Priority shifts and WM precision
In the final analyses, we aimed to further characterise the representational format of functionally latent WM states by testing if shifting priority away from an item would perturb its precision. As outlined above, several models assume that uncued items are degraded versions of cued items, e.g., because they may receive a smaller part of a limited resource for WM maintenance. In contrast, state-based models assume that cued and uncued items differ only with regard to their functional properties but not with regard to their precision. Importantly, the block structure of our task, with multiple sequences of item priority (i.e., cue sequences; Figure 9A), provided a unique window to adjudicate between these models by examining the precision of WM items before and after priority shifts.
Representational quality of WM items as a function of priority shifts. A, Illustration of a hypothetical trial sequence within a task block and the resulting cue sequences that describe periods within the block, wherein an item was used before and after a priority shift.
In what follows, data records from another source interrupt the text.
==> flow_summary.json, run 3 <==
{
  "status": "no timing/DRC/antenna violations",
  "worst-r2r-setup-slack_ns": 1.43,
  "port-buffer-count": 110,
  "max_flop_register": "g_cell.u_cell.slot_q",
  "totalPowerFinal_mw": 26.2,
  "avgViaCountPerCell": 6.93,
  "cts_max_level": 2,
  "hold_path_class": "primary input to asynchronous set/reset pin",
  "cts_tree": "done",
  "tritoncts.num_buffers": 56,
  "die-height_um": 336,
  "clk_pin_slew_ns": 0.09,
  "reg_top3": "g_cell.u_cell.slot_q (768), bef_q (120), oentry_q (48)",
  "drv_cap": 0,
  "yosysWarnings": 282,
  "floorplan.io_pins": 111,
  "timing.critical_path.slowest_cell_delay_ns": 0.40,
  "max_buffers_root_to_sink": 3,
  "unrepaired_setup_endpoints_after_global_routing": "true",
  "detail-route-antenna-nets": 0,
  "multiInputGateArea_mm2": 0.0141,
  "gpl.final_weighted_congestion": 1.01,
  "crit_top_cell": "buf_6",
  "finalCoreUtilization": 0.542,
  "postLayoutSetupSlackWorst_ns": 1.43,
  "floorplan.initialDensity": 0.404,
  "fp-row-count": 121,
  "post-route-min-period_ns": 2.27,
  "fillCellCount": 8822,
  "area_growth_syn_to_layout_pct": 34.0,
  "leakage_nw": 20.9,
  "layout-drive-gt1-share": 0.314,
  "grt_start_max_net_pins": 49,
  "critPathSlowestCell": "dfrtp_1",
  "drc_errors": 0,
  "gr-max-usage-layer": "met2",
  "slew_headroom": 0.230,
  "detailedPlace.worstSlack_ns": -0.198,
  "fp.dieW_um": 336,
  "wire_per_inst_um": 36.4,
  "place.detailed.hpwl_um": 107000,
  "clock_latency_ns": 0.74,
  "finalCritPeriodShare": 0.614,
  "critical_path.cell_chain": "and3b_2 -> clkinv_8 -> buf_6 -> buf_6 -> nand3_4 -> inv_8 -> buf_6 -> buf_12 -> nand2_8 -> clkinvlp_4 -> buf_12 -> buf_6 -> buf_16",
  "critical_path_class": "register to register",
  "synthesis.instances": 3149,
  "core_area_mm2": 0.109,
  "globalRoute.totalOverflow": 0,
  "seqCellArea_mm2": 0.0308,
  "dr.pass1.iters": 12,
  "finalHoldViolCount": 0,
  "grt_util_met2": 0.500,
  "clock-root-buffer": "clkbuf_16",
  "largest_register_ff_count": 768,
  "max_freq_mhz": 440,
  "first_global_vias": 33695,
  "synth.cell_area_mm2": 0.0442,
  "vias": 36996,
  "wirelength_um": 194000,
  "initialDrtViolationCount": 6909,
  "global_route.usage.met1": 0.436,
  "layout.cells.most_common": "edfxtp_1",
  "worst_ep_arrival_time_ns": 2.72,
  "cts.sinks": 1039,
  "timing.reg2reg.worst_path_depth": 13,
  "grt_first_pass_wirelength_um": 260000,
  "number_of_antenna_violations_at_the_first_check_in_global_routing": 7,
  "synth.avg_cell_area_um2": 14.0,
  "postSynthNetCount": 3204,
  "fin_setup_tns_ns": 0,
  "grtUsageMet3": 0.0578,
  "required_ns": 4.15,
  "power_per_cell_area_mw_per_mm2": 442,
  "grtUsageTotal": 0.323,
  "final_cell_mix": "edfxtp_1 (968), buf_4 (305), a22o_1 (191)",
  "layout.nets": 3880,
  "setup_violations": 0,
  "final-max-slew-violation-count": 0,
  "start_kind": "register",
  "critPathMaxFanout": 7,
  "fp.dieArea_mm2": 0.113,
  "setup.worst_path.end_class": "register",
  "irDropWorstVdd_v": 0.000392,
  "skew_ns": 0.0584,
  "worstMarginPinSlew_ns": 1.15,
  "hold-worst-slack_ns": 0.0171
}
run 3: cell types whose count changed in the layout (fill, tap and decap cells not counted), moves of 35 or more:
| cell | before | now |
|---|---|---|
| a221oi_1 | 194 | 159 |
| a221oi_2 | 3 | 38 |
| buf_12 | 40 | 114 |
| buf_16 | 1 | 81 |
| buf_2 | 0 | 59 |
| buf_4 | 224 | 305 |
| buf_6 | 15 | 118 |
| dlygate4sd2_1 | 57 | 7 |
From an optimization exercise on the open Yosys and OpenROAD flow, aimed at small area; shortcuts taken in it are not production practice.
Function was checked by simulation only, so behaviour that the tests miss may differ from the original.
Power is estimated from default activity; no workload was simulated.

`flow/design.v`:
```
package ethp_pkg;
    localparam int IN_TDATA_W  = 8;
    localparam int OUT_TDATA_W = 248;
    localparam int OUT_TUSER_W = 2;
    localparam logic [1:0] ST_OK  = 2'd0;
    localparam logic [1:0] ST_ETH = 2'd1;
    localparam logic [1:0] ST_IP  = 2'd2;
    localparam logic [1:0] ST_TCP = 2'd3;
    localparam logic [15:0] POS_SRC_MAC  = 16'd6;
    localparam logic [15:0] POS_ETYPE    = 16'd12;
    localparam logic [15:0] POS_VER_IHL  = 16'd14;
    localparam logic [15:0] POS_PROTO    = 16'd23;
    localparam logic [15:0] POS_SRC_IP   = 16'd26;
    localparam logic [15:0] POS_DST_IP   = 16'd30;
    localparam logic [15:0] POS_IP_END   = 16'd34;
    localparam logic [7:0]  ETH_LEN      = 8'd14;
    localparam logic [15:0] IP_MIN_END   = 16'd34;
    localparam logic [15:0] TCP_MIN      = 16'd20;
    localparam logic [3:0]  HDR_MIN_WORDS = 4'd5;
    localparam logic [15:0] ETYPE_IPV4   = 16'h0800;
    localparam logic [3:0]  IP_VERSION4  = 4'd4;
    localparam logic [7:0]  PROTO_TCP    = 8'd6;
    localparam logic [7:0] TCP_DPORT    = 8'd2;
    localparam logic [7:0] TCP_DOFF     = 8'd12;
    localparam logic [7:0] TCP_FLAGS    = 8'd13;
    typedef struct packed {
        logic [15:0] len;
        logic [47:0] dst_mac;
        logic [47:0] src_mac;
        logic [15:0] ether_type;
        logic [7:0]  ver_ihl;
        logic [7:0]  protocol;
        logic [31:0] src_ip;
        logic [31:0] dst_ip;
        logic [15:0] tcp_sport;
        logic [15:0] tcp_dport;
        logic [3:0]  data_off;
        logic [3:0]  flags;
    } t_frame;
endpackage
import ethp_pkg::*;
module eth_ipv4_tcp_header_parser #(
    parameter int MAX_FRAME_BYTES = 65535
) (
    input  logic         i_clk,
    input  logic         i_rst_n,
    input  logic         s_axis_tvalid,
    output logic         s_axis_tready,
    input  logic [ethp_pkg::IN_TDATA_W-1:0]  s_axis_tdata,
    input  logic         s_axis_tlast,
    output logic         m_axis_tvalid,
    input  logic         m_axis_tready,
    output logic [ethp_pkg::OUT_TDATA_W-1:0] m_axis_tdata,
    output logic [1:0]   m_axis_tuser
);
    logic        r_full_a, r_full_b;    
    logic        r_wr;                  
    logic        r_rd;                  
    logic        r_ov;                  
    logic        accept, fin, ld;
    logic        rd_full;
    assign s_axis_tready = !(r_full_a && r_full_b);
    assign accept        = s_axis_tvalid && s_axis_tready;
    assign fin           = accept && s_axis_tlast;
    assign rd_full       = r_rd ? r_full_b : r_full_a;
    assign ld            = rd_full && (!r_ov || m_axis_tready);
    always_ff @(posedge i_clk) begin
        if (!i_rst_n) begin
            r_full_a <= 1'b0;
            r_full_b <= 1'b0;
            r_wr     <= 1'b0;
            r_rd     <= 1'b0;
            r_ov     <= 1'b0;
        end else begin
            if (fin) r_wr <= !r_wr;
            if (ld)  r_rd <= !r_rd;
            if ((fin && !r_wr) || (ld && !r_rd)) r_full_a <= fin && !r_wr;
            if ((fin &&  r_wr) || (ld &&  r_rd)) r_full_b <= fin &&  r_wr;
            if (!r_ov || m_axis_tready) r_ov <= rd_full;
        end
    end
    logic [15:0] r_cnt;          
    logic [3:0]  r_ihl;
    logic        r_ver4;
    logic        r_et8;          
    logic        r_et;           
    logic        r_tcp;          
    logic [3:0]  r_dof;
    logic        lo6, lo8;       
    logic [7:0]  pos;
    logic [5:0]  rel_hi;
    logic [7:0]  rel;            
    logic [7:0]  b;
    assign b      = s_axis_tdata;
    assign lo8    = (r_cnt[15:8] == 8'd0);
    assign lo6    = lo8 && (r_cnt[7:6] == 2'd0);
    assign pos    = r_cnt[7:0];
    assign rel_hi = pos[7:2] - {2'b00, r_ihl};
    assign rel    = {rel_hi, pos[1:0]};
    logic at12, at13, at14, at23, at_dof;
    assign at12   = lo6 && pos[5:0] == 6'd12;
    assign at13   = lo6 && pos[5:0] == 6'd13;
    assign at14   = lo6 && pos[5:0] == 6'd14;
    assign at23   = lo6 && pos[5:0] == 6'd23;
    assign at_dof = lo8 && rel == 8'd26;
    always_ff @(posedge i_clk) begin
        if (!i_rst_n) begin
            r_cnt <= 16'd0;
        end else if (accept) begin
            if (s_axis_tlast)           r_cnt <= 16'd0;
            else if (r_cnt != 16'hFFFF) r_cnt <= r_cnt + 16'd1;
        end
    end
    always_ff @(posedge i_clk) begin
        if (accept) begin
            if (at12) r_et8 <= (b == 8'h08);
            if (at13) r_et  <= r_et8 && (b == 8'h00);
            if (at14) begin
                r_ver4 <= (b[7:4] == 4'd4);
                r_ihl  <= b[3:0];
            end
            if (at23)   r_tcp <= (b == 8'd6);
            if (at_dof) r_dof <= b[7:4];
        end
    end
    logic        f_eth, f_et, f_ip, f_st3, f_tcp, f_ok;
    logic [1:0]  f_st;
    logic [5:0]  f_poff;         
    logic [15:0] f_plen;
    logic        f_sat;
    logic [7:0]  t_m1;           
    logic [7:0]  p_m1;           
    assign t_m1   = 8'd13 + {2'b00, r_ihl, 2'b00};
    assign f_poff = 6'd3 + {2'b00, r_ihl} + {2'b00, r_dof};
    assign p_m1   = {f_poff, 2'b01};
    assign f_eth  = !lo8 || pos >= 8'd13;
    assign f_et   = at13 ? (r_et8 && b == 8'h00) : r_et;
    assign f_ip   = f_eth && f_et && r_ver4 && (!lo8 || pos >= 8'd33);
    assign f_st3  = f_ip && r_ihl >= 4'd5 && (!lo8 || pos >= t_m1);
    assign f_tcp  = f_st3 && r_tcp && (!lo8 || pos >= t_m1 + 8'd20);
    assign f_ok   = f_tcp && r_dof >= 4'd5 && (!lo8 || pos >= p_m1);
    assign f_st   = (!f_eth || !f_et) ? ST_ETH : f_ok ? ST_OK : f_st3 ? ST_TCP : ST_IP;
    assign f_sat  = &r_cnt;
    assign f_plen = r_cnt - {8'd0, f_poff, f_sat, !f_sat};
    localparam int NL = 28;      
    logic [NL-1:0] lane_en;
    logic [219:0]  lane_d;
    always_comb begin
        lane_en = '0;
        for (int k = 0; k < 6; k++) lane_en[5-k]  = lo6 && pos[5:0] == 6'(k);
        for (int k = 0; k < 6; k++) lane_en[11-k] = lo6 && pos[5:0] == 6'(6 + k);
        lane_en[13] = at12;
        lane_en[12] = at13;
        lane_en[14] = at23;
        for (int k = 0; k < 4; k++) lane_en[18-k] = lo6 && pos[5:0] == 6'(26 + k);
        for (int k = 0; k < 4; k++) lane_en[22-k] = lo6 && pos[5:0] == 6'(30 + k);
        lane_en[24] = lo8 && rel == 8'd14;
        lane_en[23] = lo8 && rel == 8'd15;
        lane_en[26] = lo8 && rel == 8'd16;
        lane_en[25] = lo8 && rel == 8'd17;
        lane_en[27] = lo8 && rel == 8'd27;
        lane_d = {{b[4], b[2:0]}, {27{b}}};
    end
    logic [219:0] r_fa, r_fb;        
    logic [1:0]   r_sta, r_stb;      
    logic [2:0]   r_visa, r_visb;    
    logic [5:0]   r_pofa, r_pofb;
    logic [15:0]  r_plna, r_plnb;
    always_ff @(posedge i_clk) begin
        for (int k = 0; k < NL - 1; k++) begin
            if (accept && !r_wr && lane_en[k]) r_fa[8*k +: 8] <= lane_d[8*k +: 8];
            if (accept &&  r_wr && lane_en[k]) r_fb[8*k +: 8] <= lane_d[8*k +: 8];
        end
        if (accept && !r_wr && lane_en[NL-1]) r_fa[219:216] <= lane_d[219:216];
        if (accept &&  r_wr && lane_en[NL-1]) r_fb[219:216] <= lane_d[219:216];
        if (fin && !r_wr) begin
            r_sta  <= f_st;
            r_visa <= {f_tcp, f_ip, f_eth};
            r_pofa <= f_poff;
            r_plna <= f_plen;
        end
        if (fin && r_wr) begin
            r_stb  <= f_st;
            r_visb <= {f_tcp, f_ip, f_eth};
            r_pofb <= f_poff;
            r_plnb <= f_plen;
        end
    end
    logic         sa, sb, hold;
    logic [241:0] va, vb, ma, mb;
    logic [241:0] r_o;
    logic [1:0]   r_ost;
    logic         oka, okb;
    assign hold = !ld;
    assign sa   = ld && !r_rd;
    assign sb   = ld &&  r_rd;
    assign oka  = (r_sta == ST_OK);
    assign okb  = (r_stb == ST_OK);
    assign va   = {r_plna, r_pofa, r_fa};
    assign vb   = {r_plnb, r_pofb, r_fb};
    assign ma   = {{22{sa && oka}}, {36{sa && r_visa[2]}}, {72{sa && r_visa[1]}},
                   {112{sa && r_visa[0]}}};
    assign mb   = {{22{sb && okb}}, {36{sb && r_visb[2]}}, {72{sb && r_visb[1]}},
                   {112{sb && r_visb[0]}}};
    always_ff @(posedge i_clk) begin
        r_o   <= ({242{hold}} & r_o) | (ma & va) | (mb & vb);
        r_ost <= ({2{hold}} & r_ost) | ({2{sa}} & r_sta) | ({2{sb}} & r_stb);
    end
    assign m_axis_tvalid = r_ov;
    assign m_axis_tdata  = {4'd0, r_o[241:220], ~|r_ost, 1'b0, r_o[219:0]};
    assign m_axis_tuser  = r_ost;
endmodule
```
Context: an optimization exercise on an open-source flow, tuned for small area and a short achievable clock period. The choices shown serve that exercise and are no tape-out recipe.
Function was checked by simulation only, so behaviour that the tests miss may differ from the original.

Design muldiv_hilo, start of the top module:
module muldiv_hilo (
  input  logic        clk,
  input  logic        reset,
  input  logic        start,
  input  logic [1:0]  op,
  input  logic        we,
  input  logic        hilo_wsel,
  input  logic        rd_sel,
  input  logic [31:0] A,
  input  logic [31:0] B,
  output logic        busy,
  output logic [31:0] result
);
  localparam int W = 34;
  localparam logic [7:0] STYLE = 8'h3A;
  localparam int HYB = 12;
  logic [3:0]  cnt_q;
  logic        hv_q, lv_q;   
  logic [31:0] hi_q, lo_q, m_q;
  logic        hx_q;         
  logic        bp_q;         
  logic        div_q, sgn_q, sa_q;
  assign busy = (cnt_q != 4'd0);
  wire sel_lo = rd_sel & lv_q;
  wire sel_hi = ~rd_sel & hv_q;
  assign result = ({32{sel_lo}} & lo_q) | ({32{sel_hi}} & hi_q);
  wire accept = start & ~busy;
  wire wr     = we & ~start & ~busy;
  logic [3:0] cnt_d;
  logic       div_d;
  logic       last, first, dabs, dstep, mstep;
  always_comb begin
    cnt_d = cnt_q;
    div_d = div_q;
    if (busy) cnt_d = cnt_q - 4'd1;
    else if (accept) begin
      cnt_d = op[1] ? 4'd10 : 4'd5;
      div_d = op[1];
    end
  end
  always_ff @(posedge clk) begin
    last  <= (cnt_d == 4'd1);
    first <= (cnt_d == (div_d ? 4'd9 : 4'd5));
    dabs  <= div_d & (cnt_d == 4'd10);
    dstep <= div_d & (cnt_d != 4'd1) & (cnt_d != 4'd10);
    mstep <= ~div_d & (cnt_d != 4'd1);
  end
  wire         sb    = sgn_q & m_q[31];
  wire [W-1:0] acc_x = {{(W-33){hx_q}}, hx_q, hi_q};
  wire [W-1:0] m_x   = {{(W-32){sb}}, m_q};
  wire [W-1:0] m_x2  = {m_x[W-2:0], 1'b0};
  wire [W-1:0] lo_x  = {{(W-32){1'b0}}, lo_q};
  logic [W-1:0] X [1:4];
  logic [W-1:0] Y [1:4];
  logic         N [1:4];
  logic [W-1:0] S [1:4];
  ...
Size: about 110 flip-flops, about 14,000 sq um of cells after synthesis.
Settings: LEC_CHECK=0, ABC_AREA=1, CAP_MARGIN=40, CORE_MARGIN=2, CORE_UTILIZATION=60, SLEW_MARGIN=40; clock period 110.0 ns.
standard.sh (not shown) runs the stock make flow with config.mk's settings and CLKGATE_MAP_FILE= SYNTH_SCRIPT=/design/flow/synth_recipe.tcl, a recipe that flattens the netlist after the stock synthesis.
==> flow/flow/run.sh <==
#!/bin/bash
# Own layout flow: the standard layout (standard synthesis unchanged), with
# the port buffers made as the smallest buffer cell instead of the default
# choice. Every tool's output goes to a log file in this folder; ORFS also
# keeps its per-step logs under orfs/logs.
set -euo pipefail
export BUFFER_PORTS_ARGS="-buffer_cell sky130_fd_sc_hd__buf_1"
bash standard.sh finish > flow_make.log 2>&1
test -s out/final.def
Change:
==> flow/flow/run.sh (replaced) <==
#!/bin/bash
# Own layout flow: the standard layout (standard synthesis unchanged), with
# the port buffers made as the smallest buffer cell instead of the default
# choice, and the timing repair steps asked to keep a setup margin, so that
# they also work on paths that meet the clock by a wide margin but set the
# period the design achieves. Every tool's output goes to a log file in this
# folder; ORFS also keeps its per-step logs under orfs/logs.
set -euo pipefail
export BUFFER_PORTS_ARGS="-buffer_cell sky130_fd_sc_hd__buf_1"
export SETUP_SLACK_MARGIN=65
bash standard.sh finish > flow_make.log 2>&1
test -s out/final.def
Settings changed: CAP_MARGIN 40 to 20, CORE_UTILIZATION 60 to 70, SLEW_MARGIN 40 to 20.
The changed run finished clean.
Sequential share of layout area barely changes.
Synthesized cell count is unchanged.
Via count went up by 1.9%.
B, Illustration of cardinal distances of WM items. For each WM item, we calculated the angular distance to the closest cardinal axis (vertical or horizontal). Note that this visualisation displays a simplified case with only two different distances, whereas our stimulus set contained a total of eight different cardinal distances. C, Performance was regressed against the trial number within the current block and the cue sequence within the current block to index time-dependent and shift-dependent degradation of WM items respectively. The plots display sequential Bayes Factors of the respective regression weights for log-RT (left) and accuracy (right). Our results revealed robust effects of time-dependent degradation, but no effects for shift-dependent degradation with Bayes Factors lending support for the null hypotheses. D, Performance accuracy was also regressed against the angular distance between the cued WM item and the closest cardinal axis (see B), separately for each cue sequence. The left and the middle plot display mean accuracy for the respective conditions, and the right plot displays the regression weights for each cue sequence. As shown on the plots, we observed robust cardinal distance effects, whereby accuracy decreased with larger distances, but these cardinal bias effects did not differ between cue sequences. We also compared decoding time courses (E), spatiotemporal decoding strength (F), and the strength of performance regression (G) of cued WM items between the first four cue sequences. No significant differences were observed. All of these results converge on the notion that priority shifts did not degrade the quality of WM representations Please note that results are shown for the pooled data across both experiments.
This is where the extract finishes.